I really want us to figure out a way to make collecting information for, interpreting, and resolving type-checker bugs much easier.

It has turned out that a majority of miscompilation and compiler bugs, that are not trivially diagnosable, in the past 1/2-1 year are due to the type checker. Because our compiler is type-preserving, a bug in the checker may not manifest itself until much later (e.g. alias analysis, commonly).

Checking intermediate representations (e.g. mono-check) helps, but in the end, our checker is very complicated - likely the most algorithmically complicated part of the software, if not for mono. And complicated relative to many other PL checkers (of course, sans OCaml + Haskell).

History

In the days of old, there were no debugging tools at all. It was mayhem. There were a huge number of bugs, and most were trivial to diagnose and resolve.

Fixing trivial bugs meant people could write larger programs. Writing larger programs led to more involved bugs. ROC_PRINT_UNIFICATIONS=1 and ROC_TRACE_COMPACTION=1 came to help us here. They provide a log-line based debugging utility that tells you what type checking operations are happening, in what order, which succeed, and which fail. We fixed many more bugs with these, as they provided visualization into the “obvious” issues which led to a quick diagnosis.

Today

We are now at a point where these debug flags do not materially aid in the diagnosis of new, much more involved bugs. Like before, fixing more involved bugs meant people could write even larger programs, and now we have bugs that are (seemingly) reproducible only with huge (20+ node) types.

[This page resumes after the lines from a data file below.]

File: src/glid_pkg.sv
`default_nettype none
// ----------------------------------------------------------------------------
// glid_pkg
// Types and constants for the GLONASS interval/day to Julian day converter.
// ----------------------------------------------------------------------------
package glid_pkg;

	typedef enum logic [0:0] {
		OP_TO_JD   = 1'b0,
		OP_FROM_JD = 1'b1
	} op_t;

	typedef enum logic [1:0] {
		ERR_NONE       = 2'd0,
		ERR_EARLY_YEAR = 2'd1,
		ERR_INTERVAL   = 2'd2
	} err_t;

	typedef struct packed {
		logic        op;
		logic [4:0]  interval_number;
		logic [10:0] interval_day;
		logic [21:0] julian_day_in;
		logic [26:0] day_millis_in;
	} conv_in_t;

	typedef struct packed {
		logic [21:0] julian_day_out;
		logic [4:0]  interval_out;
		logic [10:0] interval_day_out;
		logic [26:0] day_millis_out;
		logic [1:0]  error_code;
	} conv_out_t;

	// Julian day of 1 Jan 1996
	localparam logic [21:0] JAN1_1996       = 22'd2450084;
	// first Julian day past the last valid interval (1 Jan 2120)
	localparam logic [21:0] JD_LIMIT        = 22'd2495374;
	localparam logic [4:0]  NO_LEAP_N4      = 5'd27;
	localparam logic [8:0]  DAYS_YEAR       = 9'd365;
	localparam logic [8:0]  DAYS_LEAP       = 9'd366;
	localparam logic [10:0] DAYS_TWO_YEARS  = 11'd730;
	localparam logic [15:0] DAYS_INTERVAL   = 16'd1461;
	// day offset from 1996 where the interval after 2100 begins
	localparam logic [15:0] POST_2100_START = 16'd39446;
	// year offset of 2100 from 1996
	localparam logic [6:0]  YEAR_2100_OFF   = 7'd104;
	// ceil(2^26 / 1461), exact floor for offsets below 94519
	localparam logic [31:0] DIV_MUL         = 32'd45934;
	localparam int          DIV_SHIFT       = 26;

	typedef struct packed {
		logic        op;
		logic [1:0]  err;
		logic [26:0] millis;
		logic [4:0]  n4m1;
		logic [1:0]  yi;
		logic [10:0] doy;
		logic [15:0] d2;
	} stage1_t;

	typedef struct packed {
		logic        op;
		logic [1:0]  err;
		logic [26:0] millis;
		logic [21:0] jan1;
		logic [10:0] doy;
		logic [15:0] d2;
		logic [4:0]  q;
	} stage2_t;

endpackage

`default_nettype wire

File: src/glonass_interval_day_julian_convert.sv
`default_nettype none
// ----------------------------------------------------------------------------
// glonass_interval_day_julian_convert
// Converts GLONASS N4/day-in-interval to Julian day number and back.
// ----------------------------------------------------------------------------
// Fully pipelined: a new word is taken on every cycle that start is high and
// busy is low, and busy is high only while in reset and the cycle after.
// Each word's result appears on result with done high, in order, after passing
// through the three pipeline registers (decode, the 1 Jan day and the reciprocal
// multiply for the interval index, final assembly). Results must be captured
// when done is high.
module glonass_interval_day_julian_convert import glid_pkg::*; (
	input  wire logic     clk,
	input  wire logic     arst_n,
	input  wire logic     start,
	output logic          busy,
	input  wire conv_in_t request,
	output logic          done,
	output conv_out_t     result
);

	logic    ready_q;
	logic    v_s1;
	logic    v_s2;
	stage1_t data_s1;
	stage2_t data_s2;

	always_ff @(posedge clk or negedge arst_n) begin
		if (!arst_n) begin
			ready_q <= 1'b0;
		end else begin
			ready_q <= 1'b1;
		end
	end

	assign busy = !ready_q;

	glid_decode u_decode (
		.clk     (clk),
		.arst_n  (arst_n),
		.valid   (start && ready_q),
		.request (request),
		.v_s1    (v_s1),
		.data_s1 (data_s1)
	);

	glid_calc u_calc (
		.clk     (clk),
		.arst_n  (arst_n),
		.v_s1    (v_s1),
		.data_s1 (data_s1),
		.v_s2    (v_s2),
		.data_s2 (data_s2)
	);

	glid_finish u_finish (
		.clk     (clk),
		.arst_n  (arst_n),
		.v_s2    (v_s2),
		.data_s2 (data_s2),
		.v_s3    (done),
		.data_s3 (result)
	);

endmodule

`default_nettype wire

File: src/glid_decode.sv
`default_nettype none
// ----------------------------------------------------------------------------
// glid_decode
// Stage 1: year-in-interval split, range checks and day offset from 1996.
// ----------------------------------------------------------------------------
module glid_decode import glid_pkg::*; (
	input  wire logic     clk,
	input  wire logic     arst_n,
	input  wire logic     valid,
	input  wire conv_in_t request,
	output logic          v_s1,
	output stage1_t       data_s1
);

	stage1_t     nxt;
	logic [10:0] lim1;
	logic [10:0] lim2;
	logic [10:0] lim3;
	logic [15:0] dofs;

	always_comb begin
		nxt        = '0;
		nxt.op     = request.op;
		nxt.millis = request.day_millis_in;
		nxt.n4m1   = request.interval_number - 5'd1;
		lim1 = (request.interval_number == NO_LEAP_N4) ? 11'(DAYS_YEAR) : 11'(DAYS_LEAP);
		lim2 = lim1 + 11'(DAYS_YEAR);
		lim3 = lim1 + DAYS_TWO_YEARS;
		if (request.interval_day <= lim1) begin
			nxt.yi  = 2'd0;
			nxt.doy = request.interval_day;
		end else if (request.interval_day <= lim2) begin
			nxt.yi  = 2'd1;
			nxt.doy = request.interval_day - lim1;
		end else if (request.interval_day <= lim3) begin
			nxt.yi  = 2'd2;
			nxt.doy = request.interval_day - lim2;
		end else begin
			nxt.yi  = 2'd3;
			nxt.doy = request.interval_day - lim3;
		end
		dofs   = 16'(request.julian_day_in - JAN1_1996);
		nxt.d2 = dofs + 16'(dofs >= POST_2100_START);
		if (request.op == OP_TO_JD) begin
			nxt.err = (request.interval_number == 5'd0) ? ERR_INTERVAL : ERR_NONE;
		end else if (request.julian_day_in < JAN1_1996) begin
			nxt.err = ERR_EARLY_YEAR;
		end else if (request.julian_day_in >= JD_LIMIT) begin
			nxt.err = ERR_INTERVAL;
		end else begin
			nxt.err = ERR_NONE;
		end
	end

	always_ff @(posedge clk or negedge arst_n) begin
		if (!arst_n) begin
			v_s1 <= 1'b0;
		end else begin
			v_s1 <= valid;
		end
	end

	always_ff @(posedge clk) begin
		data_s1 <= nxt;
	end

endmodule

`default_nettype wire

File: src/glid_calc.sv
`default_nettype none
// ----------------------------------------------------------------------------
// glid_calc
// Stage 2: Julian day of 1 Jan for op 0, interval index by reciprocal
// multiply for op 1.
// ----------------------------------------------------------------------------
module glid_calc import glid_pkg::*; (
	input  wire logic    clk,
	input  wire logic    arst_n,
	input  wire logic    v_s1,
	input  wire stage1_t data_s1,
	output logic         v_s2,
	output stage2_t      data_s2
);

	logic [6:0]  off;
	logic [5:0]  leaps;
	logic [15:0] yr_days;
	logic [31:0] prod;
	stage2_t     nxt;

	always_comb begin
		off     = {data_s1.n4m1, data_s1.yi};
		leaps   = 6'((8'(off) + 8'd3) >> 2) - 6'(off > YEAR_2100_OFF);
		yr_days = 16'(off) * 16'(DAYS_YEAR);
		prod    = 32'(data_s1.d2) * DIV_MUL;
		nxt        = '0;
		nxt.op     = data_s1.op;
		nxt.err    = data_s1.err;
		nxt.millis = data_s1.millis;
		nxt.doy    = data_s1.doy;
		nxt.d2     = data_s1.d2;
		nxt.jan1   = JAN1_1996 + 22'(yr_days) + 22'(leaps);
		nxt.q      = 5'(prod >> DIV_SHIFT);
	end

	always_ff @(posedge clk or negedge arst_n) begin
		if (!arst_n) begin
			v_s2 <= 1'b0;
		end else begin
			v_s2 <= v_s1;
		end
	end

	always_ff @(posedge clk) begin
		data_s2 <= nxt;
	end

endmodule

`default_nettype wire

File: src/glid_finish.sv
`default_nettype none
// ----------------------------------------------------------------------------
// glid_finish
// Stage 3: final Julian day, interval remainder and result word assembly.
// ----------------------------------------------------------------------------
module glid_finish import glid_pkg::*; (
	input  wire logic    clk,
	input  wire logic    arst_n,
	input  wire logic    v_s2,
	input  wire stage2_t data_s2,
	output logic         v_s3,
	output conv_out_t    data_s3
);

	logic [15:0] ivl_base;
	logic [10:0] rem;
	conv_out_t   nxt;

	always_comb begin
		ivl_base = 16'(data_s2.q) * DAYS_INTERVAL;
		rem      = 11'(data_s2.d2 - ivl_base);
		nxt                = '0;
		nxt.day_millis_out = data_s2.millis;
		nxt.error_code     = data_s2.err;
		if (data_s2.err == ERR_NONE) begin
			if (data_s2.op == OP_TO_JD) begin
				nxt.julian_day_out = data_s2.jan1 + 22'(data_s2.doy) - 22'd1;
			end else begin
				nxt.interval_out     = data_s2.q + 5'd1;
				nxt.interval_day_out = rem + 11'd1;
			end
		end
	end

	always_ff @(posedge clk or negedge arst_n) begin
		if (!arst_n) begin
			v_s3 <= 1'b0;
		end else begin
			v_s3 <= v_s2;
		end
	end

	always_ff @(posedge clk) begin
		data_s3 <= nxt;
	end

endmodule

`default_nettype wire

File: config.mk
export PLATFORM = sky130hd
export DESIGN_NAME = glonass_interval_day_julian_convert
export DESIGN_NICKNAME = d
export VERILOG_FILES = /design/src/glid_pkg.sv /design/src/glonass_interval_day_julian_convert.sv /design/src/glid_decode.sv /design/src/glid_calc.sv /design/src/glid_finish.sv
export SDC_FILE = /design/constraint.sdc
export NUM_CORES = 1
export LEC_CHECK = 0
export BUFFER_PORTS_ARGS = -buffer_cell sky130_fd_sc_hd__buf_2
export CORE_MARGIN = 3
export CORE_UTILIZATION = 40
export CTS_BUF_LIST = sky130_fd_sc_hd__clkbuf_2
export CTS_CLUSTER_DIAMETER = 80
export CTS_CLUSTER_SIZE = 14
export DETAILED_ROUTE_END_ITERATION = 16
export PLACE_DENSITY = 0.65
export SLEW_MARGIN = 15
export SYNTH_ARGS = -nofsm -noshare
export SYNTH_HDL_FRONTEND = slang
export SYNTH_SLANG_ARGS = --single-unit
File: constraint.sdc
create_clock -name clk -period 5.45 [get_ports clk]
set_input_delay 0.545 -clock clk [delete_from_list [all_inputs] [get_ports clk]]
set_output_delay 0.545 -clock clk [all_outputs]
set_load 0.02 [all_outputs]
==> results.cfg, run 1 <==
[run_status]
status = finished, final reports clean

[worst_setup_path]
crit_top_cell = inv_1
r2r-start = u_decode.data_s1[12]$_DFF_P_
crit_chain = buf_4 > ha_1 > inv_1 > fa_1 > inv_1 > fa_1 > inv_1 > fa_1 > inv_1 > fa_1 > inv_1 > fa_1 > inv_1 > ha_1 > o21ai_0 > a211oi_1 > a221oi_2 > nor2b_1 > or3_1 > nand3_1
crit_path_start_kind = flip-flop
critPathKind = reg2reg
worstPathArrival_ps = 6060
ff2ff_setup_slack_ps = 200
cp-end-kind = flip-flop
crit_required_ps = 6250
r2r_end = u_calc.data_s2[2]$_DFF_P_
rr_worst_depth = 20
worstPathMaxFanout = 4
cp_slowest_cell = fa_1
slowest_delay_ps = 530

[floorplanning]
die_w_um = 202.8
core_area_um2 = 37930
die-height_um = 202.8
fp-row-count = 71
pin_count = 138
start_util_pct = 40.84
die_area_um2 = 41130

[sta]
period_needed_ps = 5255
timing.final.crit_share_pct = 96.42
relSlewSlack_pct = 39.51
finalHoldViolCount = 0
finalSetupViolCount = 0
timing.hold.ws_ps = 63.03
worst_pin_slew_ps = 902.4
slew_viol_final = 0
rsz0062_at_grt = yes
skew_ps = 93.83
fmax_ghz = 0.1903

[clock_network]
numCtsBuffers = 20
clk_latency_ps = 830
htreeDepth = 1
clock-sinks = 212
clock-root-buffer = clkbuf_2
clockBufferDepth = 3
clk_transition_reported_paths_ps = 270
cts_tree = yes

[min_path]
hold_start = request[36]
hold_depth = 3
hold-path-endpoint = u_decode.data_s1[10]$_DFF_P_
hold_class = in2reg

[synth]
yosys.area.top_type = dfxtp_1
ys.flop_type = dfxtp_1
syn_inst = 1587
synth_top_area_share_pct = 26.88
synthesis.nets = 2055
synth_area_leaders = dfxtp_1 (27%), ha_1 (21%), fa_1 (18%)
yosysMostFrequentCell = inv_1
seq_area_frac_synth_pct = 27.52
synth_edf_count = 0
ys_warn_count = 0
synth_cell_types = 71
synth_area_um2 = 15490
synth_seq_cells = 212
synth_common_cells = inv_1 (342), ha_1 (260), dfxtp_1 (208), fa_1 (139), nor2_1 (66)
synth-async-reset-ratio_pct = 1.887
avgSynthCellArea_um2 = 9.762

[grt]
grt_pass1_wl_um = 54810
grt_max_degree = 20
grt_overflow = 0
antenna_found_initial = 2
grt_pass1_vias = 11090
track_usage_pct = 15.96

[cells_and_area]
final_area_um2 = 17710
fillers = 3522
stdcell_count = 2312
nNetsFinal = 2262
fin_util_pct = 46.69
drive_above_1_share_pct = 12.72
areaGrowthSynthToFinish_pct = 14.31

[drt]
num_vias = 11130
drc = 0
dr.first_iter.drc_count = 456
vias_per_cell = 4.816
ant_nets = 0
firstDrtPassIters = 5
wire_per_inst_um = 14.16
drt_wl_total_um = 32740

[placement]
placed_area_um2 = 16870
place.gp.congestion = 0.8949
dpl.hpwl_um = 26700
dpl.cell_count = 2230
io_buffers = 137

[job]
maxCapViolations = 0
flip-flops by register name (all words and copies together) (netlist names):
| register | flops |
|---|---|
| ready_q | 1 |
| u_calc.data_s2 | 77 |
| u_calc.v_s2 | 1 |
| u_decode.data_s1 | 64 |
| u_decode.v_s1 | 1 |
| u_finish.data_s3 | 67 |
| u_finish.v_s3 | 1 |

I can name many examples, including some from June 2022 when I was debugging the abilities implementation that took days to resolve. But as a motivating example, we can consider https://github.com/roc-lang/roc/issues/5464#issuecomment-1631583439 - a “High Priority” bug with a small source code, whose diagnosis I believe (but have not yet confirmed is solely diagnosed by) took more than 4 hours to come to.

I claim that I am the current SME of the type implementation - I think this is fair, but please challenge if you disagree. If it takes us half a working day to diagnose a bug relatively small in its surface syntax side, we are not positioned well for developing and stabilizing Roc in the future - especially in the face of improvements to the language design.

What can we do about this?

Is this worth doing right now?

It’s important to consider the relative cost of building these tools relative to actually spending time diagnosing more bugs. If there are only a small number of material (by which I mean blocking and frequently-appearing) bugs, developing tools to make it easier to diagnose them may not make sense. But, if the tail is long and appears frequently, it does. But, if we getting the debugging tools wrong, or specialize them too much, then they may not be useful for debugging issues in the future, and we have wasted our time. And so on.

Have felt that we would benefit from better tools of this form since May 2022, I am inclined to say that it is unlikely we get the value of the tool “wrong”, and that the tail will continue to be long for a while before it shortens up. Every couple weeks I convince myself that most issues are resolved, only to diagnose a new issue that proves otherwise!

The other thing is relative priorities. Our biggest priorities right now are stabilizing glue, supporting the usage of Roc at Vendr, and unblocking the path forward for composable effect-handler Task/Map2/etc. Glue is close to stabilization, and the latter two efforts only benefit from our being able to diagnose checker bugs faster. And, none of these are in an immediate rush - which means we have some room to go build good tools, to the extent that it’s not a waste of time.

Finally, I’ll mention that these tools may pay off as inspiration/plugins for the eventual editor, or even as other tools available for developers in the Roc system.